**Data provided**:
### src/rtl/csr_bridge_pkg.sv
package csr_bridge_pkg;

  localparam int CSR_DW = 8;

  typedef logic [CSR_DW-1:0] csr_word_t;

  function automatic int csr_words(input int bits);
    return (bits + CSR_DW - 1) / CSR_DW;
  endfunction

endpackage

### src/rtl/wb_csr_front.sv
module wb_csr_front
  import csr_bridge_pkg::*;
#(
  parameter int ADDR_W  = 32,
  parameter int IDX_W   = 4,
  parameter int BANK_ID = 0
) (
  input  logic             clk,
  input  logic             rst_n,
  input  logic             cyc,
  input  logic             stb,
  input  logic             we,
  input  logic [ADDR_W-1:0] adr,
  input  logic [7:0]       wdat,
  input  logic             sel0,
  output logic             req,
  output logic             req_we,
  output logic             req_sel0,
  output logic             req_hit,
  output logic [IDX_W-1:0] req_idx,
  output csr_word_t        req_wdat,
  output logic             ack
);

  localparam int BANK_LO = 2 + IDX_W;
  localparam int BANK_W  = ADDR_W - BANK_LO;

  logic [BANK_W-1:0] bank_f;

  assign bank_f   = adr[ADDR_W-1:BANK_LO];
  assign req      = cyc && stb && !ack;
  assign req_we   = we;
  assign req_sel0 = sel0;
  assign req_idx  = adr[BANK_LO-1:2];
  assign req_wdat = wdat;
  assign req_hit  = (bank_f == BANK_W'(BANK_ID));

  always_ff @(posedge clk) begin
    if (!rst_n) ack <= 1'b0;
    else        ack <= req;
  end


  ack_follow_chk: assert property (@(posedge clk) disable iff (!rst_n)
    (cyc && stb && !ack) |=> ack);

  ack_once_chk: assert property (@(posedge clk) disable iff (!rst_n)
    ack |=> !ack);

endmodule

### src/rtl/csr_wo_reg.sv
module csr_wo_reg
  import csr_bridge_pkg::*;
#(
  parameter int WIDTH = 8,
  parameter int BASE  = 0,
  parameter int IDX_W = 4
) (
  input  logic             clk,
  input  logic             rst_n,
  input  logic             wr,
  input  logic [IDX_W-1:0] idx,
  input  csr_word_t        wdat,
  output logic [WIDTH-1:0] q
);

  localparam int NW  = csr_words(WIDTH);
  localparam int PW  = NW * CSR_DW;
  localparam int LSW = BASE + NW - 1;

  logic [PW-1:0] stage;
  logic [PW-1:0] merged;
  logic          commit;
  logic          unused_pad;

  assign commit = wr && (idx == IDX_W'(LSW));

  always_comb begin
    merged      = stage;
    merged[7:0] = wdat;
  end
  assign unused_pad = ^merged;

  always_ff @(posedge clk) begin
    if (!rst_n) begin
      stage <= '0;
      q     <= '0;
    end else begin
      for (int k = 0; k < NW - 1; k++) begin
        if (wr && idx == IDX_W'(BASE + k))
          stage[(NW-1-k)*CSR_DW +: CSR_DW] <= wdat;
      end
      if (commit) q <= merged[WIDTH-1:0];
    end
  end


  commit_only_lsw_chk: assert property (@(posedge clk) disable iff (!rst_n)
    !$stable(q) |-> $past(wr && idx == IDX_W'(LSW)));

endmodule

### src/rtl/csr_ro_reg.sv
module csr_ro_reg
  import csr_bridge_pkg::*;
#(
  parameter int WIDTH = 8,
  parameter int BASE  = 0,
  parameter int IDX_W = 4
) (
  input  logic [WIDTH-1:0] val,
  input  logic [IDX_W-1:0] idx,
  output logic             hit,
  output csr_word_t        word
);

  localparam int NW = csr_words(WIDTH);
  localparam int PW = NW * CSR_DW;

  logic [PW-1:0] padded;

  assign padded = PW'(val);

  always_comb begin
    hit  = 1'b0;
    word = '0;
    for (int k = 0; k < NW; k++) begin
      if (idx == IDX_W'(BASE + k)) begin
        hit  = 1'b1;
        word = padded[(NW-1-k)*CSR_DW +: CSR_DW];
      end
    end
  end

endmodule

### src/rtl/csr_bank.sv
module csr_bank
  import csr_bridge_pkg::*;
#(
  parameter int IDX_W  = 4,
  parameter int CTRL_W = 20,
  parameter int MODE_W = 1,
  parameter int STAT_W = 9
) (
  input  logic              clk,
  input  logic              rst_n,
  input  logic              req,
  input  logic              we,
  input  logic              sel0,
  input  logic              hit,
  input  logic [IDX_W-1:0]  idx,
  input  csr_word_t         wdat,
  input  logic [STAT_W-1:0] stat_i,
  output logic [CTRL_W-1:0] ctrl_q,
  output logic [MODE_W-1:0] mode_q,
  output csr_word_t         rdat
);

  localparam int CTRL_BASE = 0;
  localparam int MODE_BASE = CTRL_BASE + csr_words(CTRL_W);
  localparam int STAT_BASE = MODE_BASE + csr_words(MODE_W);

  logic      wr;
  logic      stat_hit;
  csr_word_t stat_word;

  assign wr = req && we && sel0 && hit;

  csr_wo_reg #(.WIDTH(CTRL_W), .BASE(CTRL_BASE), .IDX_W(IDX_W)) u_ctrl (
    .clk(clk), .rst_n(rst_n), .wr(wr), .idx(idx), .wdat(wdat), .q(ctrl_q));

  csr_wo_reg #(.WIDTH(MODE_W), .BASE(MODE_BASE), .IDX_W(IDX_W)) u_mode (
    .clk(clk), .rst_n(rst_n), .wr(wr), .idx(idx), .wdat(wdat), .q(mode_q));

  csr_ro_reg #(.WIDTH(STAT_W), .BASE(STAT_BASE), .IDX_W(IDX_W)) u_stat (
    .val(stat_i), .idx(idx), .hit(stat_hit), .word(stat_word));

  always_ff @(posedge clk) begin
    if (!rst_n)   rdat <= '0;
    else if (req) rdat <= (!we && hit && stat_hit) ? stat_word : '0;
  end


  other_bank_write_chk: assert property (@(posedge clk) disable iff (!rst_n)
    (req && we && !hit) |=> ($stable(ctrl_q) && $stable(mode_q)));

  ro_write_chk: assert property (@(posedge clk) disable iff (!rst_n)
    (req && we && stat_hit) |=> ($stable(ctrl_q) && $stable(mode_q)));

endmodule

**Your instructions**:
For the data above, state how many lines contain "disable"; the number is the whole answer.

**Output for this exercise**:
5